I am developing a POS dictionary for the greek language which I’m trying to integrate it in LanguageTool and use it, but I’m experiencing some problems creating rules using the postags for matching.
The test rule I’m trying to make is this:
<rule id="EpOus_SingPlu_Agreement" name="Ασυμφωνία αριθμού">
<pattern>
<marker>
<token postag="Ep.*En.*" postag_regexp="yes"></token>
</marker>
<token postag="OusPl.*" postag_regexp="yes"></token>
</pattern>
<message>Ασυμφωνία αριθμού ανάμεσα στο επίθετο και στο ουσιαστικό. <suggestion><match no="1" postag="EpArsPlOnom"/></suggestion></message>
<short>Πρόβλημα συμφωνίας αριθμού</short>
<example correction="Μεγάλα" type="incorrect"><marker>Μεγάλο</marker> προβλήματα.</example>
<example type="correct">Μεγάλα προβλήματα</example>
</rule>
Running sh testrules.sh el gives the following error:
Running pattern rule tests for Greek… Exception in thread “main” junit.framework.AssertionFailedError: Greek rule EpOus_SingPlu_Agreement[1]:[/Ep.En., /OusPl.]:Ασυμφωνία αριθμού:
“Μεγάλο προβλήματα.”
Errors expected: 1
Errors found : 0
Message: Ασυμφωνία αριθμού ανάμεσα στο επίθετο και στο ουσιαστικό. \1
Analyzed token readings: [/SENT_START] Μεγάλο[EpArsEnAit/μεγάλος*,EpOuEnAit/μεγάλος*,EpOuEnKlit/μεγάλος*,EpOuEnOnom/μεγάλος*] [ /null*] προβλήματα[OusPlAit/πρόβλημα,OusPlKlit/πρόβλημα,OusPlOnom/πρόβλημα] .[./SENT_END*]
Matches: []
at junit.framework.Assert.fail(Assert.java:57)
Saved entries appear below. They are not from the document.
$ cat src/rtl/defines.vh
// rtl/defines.vh - global address and id widths shared by the pipeline blocks
`ifndef PIPELINE_DEFINES_VH
`define PIPELINE_DEFINES_VH

`define ADDRESS_WIDTH 16
`define ID_WIDTH 4

`endif

$ cat src/rtl/pipeline_pkg.sv
// rtl/pipeline_pkg.sv - shared types and constants for the address pipeline
//
// Purpose: arbiter FSM encoding, burst counter width, and the global
// address/id widths re-exported as package parameters.
`include "defines.vh"

package pipeline_pkg;

  typedef enum logic [1:0] {
    IDLE    = 2'd0,
    STREAM  = 2'd1,
    BLOCKED = 2'd2
  } arb_state_t;

  localparam int BURST_CNT_W = 8;
  localparam int ADDR_W      = `ADDRESS_WIDTH;
  localparam int ID_W        = `ID_WIDTH;

endpackage

$ cat src/rtl/rr_priority_pick.sv
// rtl/rr_priority_pick.sv - combinational round-robin first-set-bit picker
//
// Purpose: find the first set bit of req searching upward from ptr, wrapping.
// Ports:
//   req   in  NUM_REQ  request vector
//   ptr   in  PTR_W    search start index (must be < NUM_REQ)
//   grant out NUM_REQ  one-hot winner (all zero when nothing requested)
//   idx   out PTR_W    binary winner index (0 when nothing requested)
//   any   out 1        at least one request present
module rr_priority_pick #(
  parameter int NUM_REQ = 4,
  parameter int PTR_W   = $clog2(NUM_REQ)
) (
  input  logic [NUM_REQ-1:0] req,
  input  logic [PTR_W-1:0]   ptr,
  output logic [NUM_REQ-1:0] grant,
  output logic [PTR_W-1:0]   idx,
  output logic               any
);

  // One extra bit so ptr + offset can reach 2*NUM_REQ-2 before the wrap.
  localparam int SUM_W = PTR_W + 1;

  logic [SUM_W-1:0] sum;
  logic [PTR_W-1:0] cand;

  always_comb begin
    grant = '0;
    idx   = '0;
    any   = 1'b0;
    sum   = '0;
    cand  = '0;
    for (int i = 0; i < NUM_REQ; i++) begin
      sum = {1'b0, ptr} + SUM_W'(i);
      // Single conditional subtract is enough since both terms are < NUM_REQ.
      if (sum >= SUM_W'(NUM_REQ)) begin
        cand = PTR_W'(sum - SUM_W'(NUM_REQ));
      end else begin
        cand = PTR_W'(sum);
      end
      if (!any && req[cand]) begin
        any         = 1'b1;
        grant[cand] = 1'b1;
        idx         = cand;
      end
    end
  end

endmodule

$ cat src/rtl/pipeline_ingress_arbiter.sv
// rtl/pipeline_ingress_arbiter.sv - round-robin burst arbiter feeding the pipeline head
//
// Purpose: shares the pipeline head between NUM_REQ requesters with a
// per-owner burst allowance, an enable mask and a source tag, behind one
// registered output slot.
// Ports:
//   clk, reset_n           clock, asynchronous active-low reset
//   req_enable/req_valid   per-requester mask and valid
//   req_address/req_id     flattened per-requester payload, slice i = requester i
//   req_stall              1 = requester not accepted this cycle, hold data
//   out_address/out_id     registered payload to the pipeline head
//   out_src/out_valid      winning requester index, slot occupied
//   in_stall               stall from the pipeline head
//   state                  debug view of the FSM
module pipeline_ingress_arbiter
  import pipeline_pkg::*;
#(
  parameter int NUM_REQ   = 4,
  parameter int BURST_LEN = 4,
  parameter int SRC_WIDTH = $clog2(NUM_REQ)
) (
  input  logic                      clk,
  input  logic                      reset_n,
  input  logic [NUM_REQ-1:0]        req_enable,
  input  logic [NUM_REQ-1:0]        req_valid,
  input  logic [NUM_REQ*ADDR_W-1:0] req_address,
  input  logic [NUM_REQ*ID_W-1:0]   req_id,
  output logic [NUM_REQ-1:0]        req_stall,
  output logic [ADDR_W-1:0]         out_address,
  output logic [ID_W-1:0]           out_id,
  output logic [SRC_WIDTH-1:0]      out_src,
  output logic                      out_valid,
  input  logic                      in_stall,
  output logic [1:0]                state
);

  logic [NUM_REQ-1:0]   elig;
  logic [NUM_REQ-1:0]   grant;
  logic [SRC_WIDTH-1:0] win;
  logic                 any;
  logic                 load_en;
  logic                 accept;
  logic                 burst_done;

  logic [SRC_WIDTH-1:0]   ptr_q, ptr_d;
  logic [SRC_WIDTH-1:0]   owner_q, owner_d;
  logic [BURST_CNT_W-1:0] burst_cnt_q, burst_cnt_d;
  logic [ADDR_W-1:0]      out_address_q, out_address_d;
  logic [ID_W-1:0]        out_id_q, out_id_d;
  logic [SRC_WIDTH-1:0]   out_src_q, out_src_d;
  logic                   out_valid_q, out_valid_d;
  arb_state_t             state_q, state_d;

  function automatic logic [SRC_WIDTH-1:0] next_idx(input logic [SRC_WIDTH-1:0] i);
    return (i == SRC_WIDTH'(NUM_REQ - 1)) ? '0 : i + SRC_WIDTH'(1);
  endfunction

  assign elig    = req_valid & req_enable;
  assign load_en = !(in_stall && out_valid_q);
  assign accept  = load_en && any;

  rr_priority_pick #(
    .NUM_REQ (NUM_REQ),
    .PTR_W   (SRC_WIDTH)
  ) u_pick (
    .req   (elig),
    .ptr   (ptr_q),
    .grant (grant),
    .idx   (win),
    .any   (any)
  );

  // reset_n gates the stall so nothing looks accepted while the flops are held.
  assign req_stall = (reset_n && accept) ? ~grant : '1;

  // Output slot: reloads whenever not held; an empty pick drains it.
  always_comb begin
    out_valid_d   = out_valid_q;
    out_address_d = out_address_q;
    out_id_d      = out_id_q;
    out_src_d     = out_src_q;
    if (load_en) begin
      out_valid_d = any;
      if (any) begin
        out_src_d = win;
        for (int i = 0; i < NUM_REQ; i++) begin
          if (grant[i]) begin
            out_address_d = req_address[i*ADDR_W +: ADDR_W];
            out_id_d      = req_id[i*ID_W +: ID_W];
          end
        end
      end
    end
  end

  assign burst_done = ({1'b0, burst_cnt_q} + (BURST_CNT_W+1)'(1)) >= (BURST_CNT_W+1)'(BURST_LEN);

  // Burst tracking: ptr parks on the owner until its allowance is spent.
  // Any cycle without an accept ends the burst but leaves priority alone.
  always_comb begin
    ptr_d       = ptr_q;
    owner_d     = owner_q;
    burst_cnt_d = burst_cnt_q;
    if (accept) begin
      if (win == owner_q) begin
        if (burst_done) begin
          ptr_d       = next_idx(win);
          burst_cnt_d = '0;
        end else begin
          ptr_d       = win;
          burst_cnt_d = burst_cnt_q + BURST_CNT_W'(1);
        end
      end else begin
        owner_d     = win;
        burst_cnt_d = BURST_CNT_W'(1);
        ptr_d       = (BURST_LEN == 1) ? next_idx(win) : win;
      end
    end else begin
      burst_cnt_d = '0;
    end
  end

  // FSM tracks what the slot will hold next cycle.
  always_comb begin
    state_d = state_q;
    case (state_q)
      IDLE: begin
        if (accept) state_d = STREAM;
      end
      STREAM: begin
        if (!load_en)     state_d = BLOCKED;
        else if (!accept) state_d = IDLE;
      end
      BLOCKED: begin
        if (load_en) state_d = accept ? STREAM : IDLE;
      end
      default: state_d = IDLE;
    endcase
  end

  always_ff @(posedge clk or negedge reset_n) begin
    if (!reset_n) begin
      ptr_q         <= '0;
      owner_q       <= '0;
      burst_cnt_q   <= '0;
      out_address_q <= '0;
      out_id_q      <= '0;
      out_src_q     <= '0;
      out_valid_q   <= 1'b0;
      state_q       <= IDLE;
    end else begin
      ptr_q         <= ptr_d;
      owner_q       <= owner_d;
      burst_cnt_q   <= burst_cnt_d;
      out_address_q <= out_address_d;
      out_id_q      <= out_id_d;
      out_src_q     <= out_src_d;
      out_valid_q   <= out_valid_d;
      state_q       <= state_d;
    end
  end

  assign out_address = out_address_q;
  assign out_id      = out_id_q;
  assign out_src     = out_src_q;
  assign out_valid   = out_valid_q;
  assign state       = state_q;

endmodule

$ cat config.mk
export PLATFORM = sky130hd
export DESIGN_NAME = pipeline_ingress_arbiter
export DESIGN_NICKNAME = d
export VERILOG_FILES = /design/src/rtl/pipeline_pkg.sv /design/src/rtl/rr_priority_pick.sv /design/src/rtl/pipeline_ingress_arbiter.sv
export VERILOG_INCLUDE_DIRS = /design/src /design/src/rtl
export SDC_FILE = /design/constraint.sdc
export NUM_CORES = 1
export LEC_CHECK = 0
export BUFFER_PORTS_ARGS = -buffer_cell sky130_fd_sc_hd__buf_2
export CORE_AREA = 2 2 83 85
export CTS_CLUSTER_DIAMETER = 200
export DETAILED_ROUTE_END_ITERATION = 10
export DIE_AREA = 0 0 85 87
export PLACE_DENSITY_LB_ADDON = 0.05
export SYNTH_ARGS = -nofsm -noshare
export SYNTH_HDL_FRONTEND = slang
export SYNTH_SLANG_ARGS = --single-unit
export TNS_END_PERCENT = 10
$ cat constraint.sdc
create_clock -name clk -period 3.6 [get_ports clk]
set_clock_uncertainty 0.1 [all_clocks]
set_input_delay 0.18 -clock clk [delete_from_list [all_inputs] [get_ports clk]]
set_output_delay 0.18 -clock clk [all_outputs]
set_load 0.01 [all_outputs]
==> results of run 1 <==
[report_power, final]
group	switching (mW)	leakage [nW]	total [mW]	internal, mW
Sequential	0.102	0.427	0.680	0.578
Clock	0.167	0.0364	0.303	0.136
Combinational	1.27	1.28	2.12	0.849
[routing by layer]
| layer | share of wire | track usage |
|---|---|---|
| met1 | 0.46 | 0.3349 |
| met2 | 0.45 | 0.3509 |
| met3 | 0.073 | 0.04455 |
| met4 | 0.020 | 0.06349 |
| met5 | 0 | 0 |
[cells by family after synthesis]
logic type,Yosys count
AOI/OAI and AO/OA,139
and+or+nand+nor,77
buffers and inverters,51
DFF,37
adders and majority gates,10
xor gates and xnor gates,4
muxes,3
other,1
[stage by stage]
stage	instances	util	setup WS (ns)	hold slack [ns]
finish	518	0.5583	0.2711	0.08197
CTS	517	0.5549	0.1932	0.07451
global placement	508	0.5394	0.4244	0.08935
floorplan	327	-	0.8763	-0.2156
detailed placement	508	0.5394	0.3883	0.08750
global route	518	0.5583	0.008298	0.07611
[worst max-delay path: stages (launching register included)]
cell	delay [ns]
dfrtp_1	0.48
inv_1	0.18
ha_1	0.44
nand2_1	0.10
o22ai_1	0.35
o21ai_1	0.15
a31oi_2	0.26
buf_6	0.25
or2_4	0.26
nand3_1	0.10
buf_2	0.17
[sequential cells by signal, summed over array words and instances (netlist names)]
signal / cells
state: 2
owner_q: 2
ptr_q: 2
out_id: 4
out_address: 16
out_src: 2
burst_cnt_q: 8
out_valid: 1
at junit.framework.TestCase.fail(TestCase.java:227)
at org.languagetool.rules.patterns.PatternRuleTest.testBadSentences(PatternRuleTest.java:304)
at org.languagetool.rules.patterns.PatternRuleTest.testGrammarRulesFromXML(PatternRuleTest.java:252)
at org.languagetool.rules.patterns.PatternRuleTest.runTestForLanguage(PatternRuleTest.java:187)
at org.languagetool.rules.patterns.PatternRuleTest.runGrammarRulesFromXmlTestIgnoringLanguages(PatternRuleTest.java:144)
at org.languagetool.rules.patterns.PatternRuleTest.main(PatternRuleTest.java:521)
LanguageTool seems to tag each word correctly, but it doesn’t find the error.
What I want to achieve in the end, is when the following tags are encountered: Ep.En. OusPl.* the first word will get replaced with the corresponding Ep.Pl. tagged word (“En” should be replaced with “Pl”).
Thanks for your interest in LT. Indeed, your example looks good and I cannot tell what the problem is just by looking at the output. Do you have the code at github so I can check it out to try it?
I’m willing to licence my data under any licence needed to be as widely
used as possible. I don’t plan to put any restriction on it. I would like
to get mentioned if someone uses it, but not even that is a requirement…